Decker goes back to teaching, making eyes at one shapely student, Sandra Banks (Claire Gordon). He needs a teaching assistant. Sandra blows off fellow student Bob’s (Jess Conrad) offer of coffee to spend more time helping Dr. Decker. ICK.
Dean Foster (Austin Trevor) asks Decker to stop by his office. He wishes to express concerns about certain things Decker said to the press. The two argue. The dean just doesn’t understand Decker’s genius.
Konga receives another injection. When the screen stops wavering, he’s the size of a tall human. He’s also no longer a chimpanzee, but a gorilla. Go figure.
Later that night, while Dean Foster is working at his desk, a talk, dark hairy figure looms outside his window…
Thoughts:
Early in the film, both Margaret and Dean Foster tell Decker he’s spent too much time in the wilds of Africa. He needs a break. Margaret sees the results of his “experiments,” that the chimp grows radically in size and obeys Decker. She understands he’s wound a little too tightly.
Later, when she realizes Decker is using Konga to commit murder, she is appalled—to a point. He convinces her she’s an accessory, but she has her own plans.
One morning as Decker reads his paper, Margaret protests.

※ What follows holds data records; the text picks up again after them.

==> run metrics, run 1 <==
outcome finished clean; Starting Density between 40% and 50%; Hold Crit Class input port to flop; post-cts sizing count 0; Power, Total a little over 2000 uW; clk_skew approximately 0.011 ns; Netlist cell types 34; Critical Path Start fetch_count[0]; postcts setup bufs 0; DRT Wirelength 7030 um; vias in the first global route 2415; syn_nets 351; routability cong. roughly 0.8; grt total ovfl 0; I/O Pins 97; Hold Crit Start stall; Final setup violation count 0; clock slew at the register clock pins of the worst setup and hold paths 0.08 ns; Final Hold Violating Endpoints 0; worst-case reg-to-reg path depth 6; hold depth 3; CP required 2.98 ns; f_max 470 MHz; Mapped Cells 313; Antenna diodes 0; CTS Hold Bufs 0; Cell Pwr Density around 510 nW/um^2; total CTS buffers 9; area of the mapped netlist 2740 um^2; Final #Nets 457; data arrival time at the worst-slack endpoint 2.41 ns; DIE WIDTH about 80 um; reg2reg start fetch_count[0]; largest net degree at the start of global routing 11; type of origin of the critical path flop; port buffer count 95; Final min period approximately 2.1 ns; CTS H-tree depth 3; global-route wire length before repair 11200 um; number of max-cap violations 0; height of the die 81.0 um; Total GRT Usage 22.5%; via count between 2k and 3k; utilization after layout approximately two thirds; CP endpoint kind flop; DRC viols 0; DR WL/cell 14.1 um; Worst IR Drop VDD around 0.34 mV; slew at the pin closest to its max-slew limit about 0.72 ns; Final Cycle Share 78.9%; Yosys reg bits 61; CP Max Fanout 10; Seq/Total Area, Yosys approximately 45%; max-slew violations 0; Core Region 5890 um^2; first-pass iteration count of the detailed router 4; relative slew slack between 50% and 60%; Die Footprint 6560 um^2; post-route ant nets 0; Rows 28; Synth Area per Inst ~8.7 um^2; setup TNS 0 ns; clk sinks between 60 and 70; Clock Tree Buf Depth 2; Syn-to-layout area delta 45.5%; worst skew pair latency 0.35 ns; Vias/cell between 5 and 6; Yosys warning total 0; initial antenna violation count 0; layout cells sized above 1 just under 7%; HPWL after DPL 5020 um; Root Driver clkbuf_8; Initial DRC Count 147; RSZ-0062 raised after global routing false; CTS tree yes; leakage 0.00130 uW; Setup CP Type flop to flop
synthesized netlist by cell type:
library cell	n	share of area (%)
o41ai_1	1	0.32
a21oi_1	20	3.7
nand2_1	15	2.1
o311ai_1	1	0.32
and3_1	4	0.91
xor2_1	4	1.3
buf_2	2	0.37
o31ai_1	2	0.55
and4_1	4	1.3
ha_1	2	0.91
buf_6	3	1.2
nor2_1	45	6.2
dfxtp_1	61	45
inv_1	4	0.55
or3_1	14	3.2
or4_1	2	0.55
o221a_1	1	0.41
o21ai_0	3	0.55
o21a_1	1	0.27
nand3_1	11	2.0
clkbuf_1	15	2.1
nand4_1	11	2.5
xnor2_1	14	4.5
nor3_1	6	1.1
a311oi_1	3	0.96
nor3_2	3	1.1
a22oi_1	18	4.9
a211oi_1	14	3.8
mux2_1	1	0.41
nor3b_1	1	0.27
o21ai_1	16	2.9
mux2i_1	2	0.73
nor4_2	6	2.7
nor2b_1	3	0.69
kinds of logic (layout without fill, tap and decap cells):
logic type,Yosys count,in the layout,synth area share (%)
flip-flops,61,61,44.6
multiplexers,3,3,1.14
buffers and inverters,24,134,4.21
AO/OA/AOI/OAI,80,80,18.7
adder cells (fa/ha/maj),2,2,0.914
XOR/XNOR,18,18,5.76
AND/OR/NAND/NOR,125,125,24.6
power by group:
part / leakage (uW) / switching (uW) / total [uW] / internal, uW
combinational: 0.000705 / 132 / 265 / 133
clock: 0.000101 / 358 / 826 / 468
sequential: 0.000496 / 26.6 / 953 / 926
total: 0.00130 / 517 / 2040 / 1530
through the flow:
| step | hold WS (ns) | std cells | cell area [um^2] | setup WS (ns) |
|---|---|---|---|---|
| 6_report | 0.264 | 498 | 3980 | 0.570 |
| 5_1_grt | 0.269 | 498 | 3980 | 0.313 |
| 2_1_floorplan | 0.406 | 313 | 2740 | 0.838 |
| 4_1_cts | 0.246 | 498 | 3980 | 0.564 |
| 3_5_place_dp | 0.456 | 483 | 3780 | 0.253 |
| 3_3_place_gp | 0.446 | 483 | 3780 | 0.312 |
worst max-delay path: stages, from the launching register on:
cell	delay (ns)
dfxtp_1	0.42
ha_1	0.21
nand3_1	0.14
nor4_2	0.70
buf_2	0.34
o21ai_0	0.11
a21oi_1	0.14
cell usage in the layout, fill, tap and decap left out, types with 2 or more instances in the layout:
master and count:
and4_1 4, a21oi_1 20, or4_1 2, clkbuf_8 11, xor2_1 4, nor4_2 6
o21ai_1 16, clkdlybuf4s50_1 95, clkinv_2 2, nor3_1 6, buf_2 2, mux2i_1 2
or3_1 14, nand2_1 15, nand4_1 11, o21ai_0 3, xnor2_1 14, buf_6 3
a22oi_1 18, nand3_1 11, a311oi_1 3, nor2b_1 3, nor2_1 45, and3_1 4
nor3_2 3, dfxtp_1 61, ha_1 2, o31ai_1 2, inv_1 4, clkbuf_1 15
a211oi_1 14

His response is worth noting:
“If there’s one thing I can’t abide it’s hysteria, especially in the morning.”
The cool, dispassionate scientist resorts to cold-blooded murder at the smallest slight or threat. Was he that touchy before he went to Africa?
Toward the end, there are de rigueur scenes of people fleeing through a cityscape. It’s not Tokyo this time, but London. Of course things end up by Big Ben. I so wanted Konga to climb it.
During a class, Decker shows a film he claims he shot during his stay in Africa. He was lucky enough to bail out with his camera equipment. To my evil mind, that almost sounded pre-planned, but another story for another day.
The film, according the IMDB, is stock footage from Papua New Guinea and surrounding islands, a fair distance from Uganda. But who cares? They’re all black guys in grass skirts, ya know? I confess, there was one instance where I looked away. Decker narrated something about “pet snakes” One guy seemed to be licking the head of a snake. I don’t know what he did. I shut my eyes.
So much was weird and absurd to the point of almost comical that I found myself laughing in astonishment. I doubt it was intended as a comedy. It took itself so seriously that it made itself look silly at times. I rather liked this flick. I can see where others might not see it that way, however.
Try as I might, I could not find the available for download.
Title: Konga (1961)
Directed by
John Lemont
Writing Credits
Aben Kandel…(original story) and
Herman Cohen…(original story)
Aben Kandel…(screenplay) and
Herman Cohen…(screenplay)
Cast (in credits order)
Michael Gough…Dr. Charles Decker
Margo Johns…Margaret
Jess Conrad…Bob Kenton
Claire Gordon…Sandra Banks
Austin Trevor…Dean Foster
Released: 1961
Length: 1 hour, 30 minutes
Not Rated
Yikes. You suffer through horrible movies…so we don’t have to!
Oh, it’s not so bad. Some of these, like this one, are fun.